We created a consensus sequence for multiple species alignments using the following procedure. At each position, one of the IUPAC symbols for the four bases (A, C, G, T) or degenerate symbols representing multiple bases (e.g., W = A or T), is used for the observed nucleotides (see examples in Table 6, positions 1 and 2). If less than half of the sequences have "N"s or gaps ("-"), we ignore those symbols. But if the majority of symbols at a position are "N"s, "-"'s or both, we use "N", "-" or "-" respectively (positions 3–5) For some sequences, if a "N' or gap appears and there are only two sequences in the alignment including the reference genome S. cerevisiae (or D. melanogaster), we use the symbol observed in S. cerevisiae (or D. melanogaster) (Position 6–7).
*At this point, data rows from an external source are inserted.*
**src/rtl/sw_readback_unit_if.sv**
```systemverilog
// Bundle of the software read port, the FPU read channel and the SIMD lane inputs.
// The slave modport is the readback unit; the master modport is its environment.
interface sw_readback_unit_if #(
  parameter int DATA_W    = 32,
  parameter int NUM_LANES = 4
);
  logic                        fpu_simd;
  logic                        rd_req;
  logic [31:0]                 rd_addr;
  logic                        rd_ready;
  logic                        rd_busy;
  logic                        rd_valid;
  logic [DATA_W-1:0]           rd_data;
  logic                        rd_err;
  logic                        fpu_rd_req;
  logic [31:0]                 fpu_rd_addr;
  logic [DATA_W-1:0]           fpu_rdata;
  logic                        fpu_rvalid;
  logic [NUM_LANES*DATA_W-1:0] simd_output;
  logic                        simd_busy;

  modport slave (
    input  fpu_simd, rd_req, rd_addr, rd_ready, fpu_rdata, fpu_rvalid, simd_output, simd_busy,
    output rd_busy, rd_valid, rd_data, rd_err, fpu_rd_req, fpu_rd_addr
  );

  modport master (
    output fpu_simd, rd_req, rd_addr, rd_ready, fpu_rdata, fpu_rvalid, simd_output, simd_busy,
    input  rd_busy, rd_valid, rd_data, rd_err, fpu_rd_req, fpu_rd_addr
  );
endinterface

```
**src/rtl/sw_readback_unit.sv**
```systemverilog
// Software readback unit: decodes a read address to the FPU register channel or a SIMD
// output lane, waits (bounded) for the data, and holds one registered response.
//
// state     | meaning
// ----------+-------------------------------------------------------------
// IDLE      | no read outstanding, accepts rd_req
// WAIT_FPU  | fpu_rd_req asserted, waiting for fpu_rvalid or timeout
// WAIT_SIMD | SIMD lanes busy, waiting for simd_busy to drop or timeout
// RESP      | rd_valid asserted, response held until rd_ready
module sw_readback_unit #(
  parameter int          DATA_W      = 32,
  parameter int          NUM_LANES   = 4,
  parameter logic [31:0] CMD_ADDR    = 32'h0000_0000,
  parameter logic [31:0] STATUS_ADDR = 32'h0000_0110,
  parameter logic [31:0] OUT_BASE    = 32'h0000_0130,
  parameter int          TIMEOUT     = 16
) (
  input logic                clk,
  input logic                rst,
  sw_readback_unit_if.slave  bus
);

  localparam int LANE_W = (NUM_LANES > 1) ? $clog2(NUM_LANES) : 1;
  localparam int CNT_W  = (TIMEOUT > 1) ? $clog2(TIMEOUT + 1) : 1;

  typedef enum logic [1:0] {
    IDLE      = 2'd0,
    WAIT_FPU  = 2'd1,
    WAIT_SIMD = 2'd2,
    RESP      = 2'd3
  } state_t;

  state_t              state;
  logic [LANE_W-1:0]   lane_q;
  logic [CNT_W-1:0]    wait_cnt;
  logic                busy_q;
  logic                valid_q;
  logic                err_q;
  logic [DATA_W-1:0]   data_q;
  logic                fpu_req_q;
  logic [31:0]         fpu_addr_q;

  logic                dec_fpu;
  logic                dec_simd;
  logic [LANE_W-1:0]   dec_lane;
  logic                timeout_hit;

  function automatic logic [DATA_W-1:0] pick_lane(
    input logic [NUM_LANES*DATA_W-1:0] lanes,
    input logic [LANE_W-1:0]           idx
  );
    logic [DATA_W-1:0] sel;
    sel = '0;
    for (int k = 0; k < NUM_LANES; k++) begin
      if (idx == LANE_W'(k)) sel = lanes[k*DATA_W +: DATA_W];
    end
    return sel;
  endfunction

  // Output addresses go to the FPU when fpu_simd is low; the choice is frozen at accept.
  always_comb begin
    dec_fpu  = 1'b0;
    dec_simd = 1'b0;
    dec_lane = '0;
    if (bus.rd_addr == CMD_ADDR || bus.rd_addr == STATUS_ADDR) begin
      dec_fpu = 1'b1;
    end
    for (int k = 0; k < NUM_LANES; k++) begin
      if (bus.rd_addr == OUT_BASE + 32'(4 * k)) begin
        dec_lane = LANE_W'(k);
        if (bus.fpu_simd) dec_simd = 1'b1;
        else              dec_fpu  = 1'b1;
      end
    end
  end

  assign timeout_hit = (wait_cnt == CNT_W'(TIMEOUT - 1));

  always_ff @(posedge clk) begin
    if (rst) begin
      state      <= IDLE;
      lane_q     <= '0;
      wait_cnt   <= '0;
      busy_q     <= 1'b0;
      valid_q    <= 1'b0;
      err_q      <= 1'b0;
      data_q     <= '0;
      fpu_req_q  <= 1'b0;
      fpu_addr_q <= '0;
    end else begin
      case (state)
        IDLE: begin
          if (bus.rd_req) begin
            fpu_addr_q <= bus.rd_addr;
            lane_q     <= dec_lane;
            wait_cnt   <= '0;
            busy_q     <= 1'b1;
            if (dec_fpu) begin
              fpu_req_q <= 1'b1;
              state     <= WAIT_FPU;
            end else if (dec_simd) begin
              if (bus.simd_busy) begin
                state <= WAIT_SIMD;
              end else begin
                data_q  <= pick_lane(bus.simd_output, dec_lane);
                err_q   <= 1'b0;
                valid_q <= 1'b1;
                state   <= RESP;
              end
            end else begin
              data_q  <= '0;
              err_q   <= 1'b1;
              valid_q <= 1'b1;
              state   <= RESP;
            end
          end
        end

        // Completion is checked before timeout so a last-cycle response still succeeds.
        WAIT_FPU: begin
          if (bus.fpu_rvalid) begin
            data_q    <= bus.fpu_rdata;
            err_q     <= 1'b0;
            valid_q   <= 1'b1;
            fpu_req_q <= 1'b0;
            state     <= RESP;
          end else if (timeout_hit) begin
            data_q    <= '0;
            err_q     <= 1'b1;
            valid_q   <= 1'b1;
            fpu_req_q <= 1'b0;
            state     <= RESP;
          end else begin
            wait_cnt <= wait_cnt + 1'b1;
          end
        end

        WAIT_SIMD: begin
          if (!bus.simd_busy) begin
            data_q  <= pick_lane(bus.simd_output, lane_q);
            err_q   <= 1'b0;
            valid_q <= 1'b1;
            state   <= RESP;
          end else if (timeout_hit) begin
            data_q  <= '0;
            err_q   <= 1'b1;
            valid_q <= 1'b1;
            state   <= RESP;
          end else begin
            wait_cnt <= wait_cnt + 1'b1;
          end
        end

        RESP: begin
          if (bus.rd_ready) begin
            valid_q <= 1'b0;
            busy_q  <= 1'b0;
            state   <= IDLE;
          end
        end

        default: begin
          state <= IDLE;
        end
      endcase
    end
  end

  assign bus.rd_busy     = busy_q;
  assign bus.rd_valid    = valid_q;
  assign bus.rd_data     = data_q;
  assign bus.rd_err      = err_q;
  assign bus.fpu_rd_req  = fpu_req_q;
  assign bus.fpu_rd_addr = fpu_addr_q;

endmodule

```
**src/flat_wrapper.sv**
```systemverilog
// flat-port wrapper written by rule: the top's interface ports become plain ports
module sw_readback_unit_flat 
#(
  parameter int          DATA_W      = 32,
  parameter int          NUM_LANES   = 4,
  parameter logic [31:0] CMD_ADDR    = 32'h0000_0000,
  parameter logic [31:0] STATUS_ADDR = 32'h0000_0110,
  parameter logic [31:0] OUT_BASE    = 32'h0000_0130,
  parameter int          TIMEOUT     = 16
)
  (clk, rst, bus_fpu_simd, bus_rd_req, bus_rd_addr, bus_rd_ready, bus_fpu_rdata, bus_fpu_rvalid, bus_simd_output, bus_simd_busy, bus_rd_busy, bus_rd_valid, bus_rd_data, bus_rd_err, bus_fpu_rd_req, bus_fpu_rd_addr);
  sw_readback_unit_if #(.DATA_W(DATA_W), .NUM_LANES(NUM_LANES)) bus_i ();
  input logic clk;
  input logic rst;
  input wire logic [$bits(bus_i.fpu_simd)-1:0] bus_fpu_simd;
  input wire logic [$bits(bus_i.rd_req)-1:0] bus_rd_req;
  input wire logic [$bits(bus_i.rd_addr)-1:0] bus_rd_addr;
  input wire logic [$bits(bus_i.rd_ready)-1:0] bus_rd_ready;
  input wire logic [$bits(bus_i.fpu_rdata)-1:0] bus_fpu_rdata;
  input wire logic [$bits(bus_i.fpu_rvalid)-1:0] bus_fpu_rvalid;
  input wire logic [$bits(bus_i.simd_output)-1:0] bus_simd_output;
  input wire logic [$bits(bus_i.simd_busy)-1:0] bus_simd_busy;
  output wire logic [$bits(bus_i.rd_busy)-1:0] bus_rd_busy;
  output wire logic [$bits(bus_i.rd_valid)-1:0] bus_rd_valid;
  output wire logic [$bits(bus_i.rd_data)-1:0] bus_rd_data;
  output wire logic [$bits(bus_i.rd_err)-1:0] bus_rd_err;
  output wire logic [$bits(bus_i.fpu_rd_req)-1:0] bus_fpu_rd_req;
  output wire logic [$bits(bus_i.fpu_rd_addr)-1:0] bus_fpu_rd_addr;
  assign bus_i.fpu_simd = bus_fpu_simd;
  assign bus_i.rd_req = bus_rd_req;
  assign bus_i.rd_addr = bus_rd_addr;
  assign bus_i.rd_ready = bus_rd_ready;
  assign bus_i.fpu_rdata = bus_fpu_rdata;
  assign bus_i.fpu_rvalid = bus_fpu_rvalid;
  assign bus_i.simd_output = bus_simd_output;
  assign bus_i.simd_busy = bus_simd_busy;
  assign bus_rd_busy = bus_i.rd_busy;
  assign bus_rd_valid = bus_i.rd_valid;
  assign bus_rd_data = bus_i.rd_data;
  assign bus_rd_err = bus_i.rd_err;
  assign bus_fpu_rd_req = bus_i.fpu_rd_req;
  assign bus_fpu_rd_addr = bus_i.fpu_rd_addr;
  sw_readback_unit #(.DATA_W(DATA_W), .NUM_LANES(NUM_LANES), .CMD_ADDR(CMD_ADDR), .STATUS_ADDR(STATUS_ADDR), .OUT_BASE(OUT_BASE), .TIMEOUT(TIMEOUT)) u_core (.clk(clk), .rst(rst), .bus(bus_i));
endmodule
```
Table 6 Examples of consensus construction.

c-REDUCE results were obtained by running the REDUCE program, provided by the authors [4], on the multiple species consensus sequences. The program evaluates all oligos, including those with degenerate symbols (in c-REDUCE), for significant correlation across all genes between the counts of the oligo in a gene promoter and the experimental values (e.g., gene expression or TF binding enrichment) for that gene. We examine oligos 5–7 base pairs long for both c-REDUCE and f-REDUCE. Because of the large number of oligos with degenerate symbols, we only test oligos with at least 10 counts and at most two degenerate symbols in c-REDUCE. Methods for finding multiple oligos and for determining statistical significance are described in [4]. Any oligos with gaps due to the alignment were not considered in the analysis.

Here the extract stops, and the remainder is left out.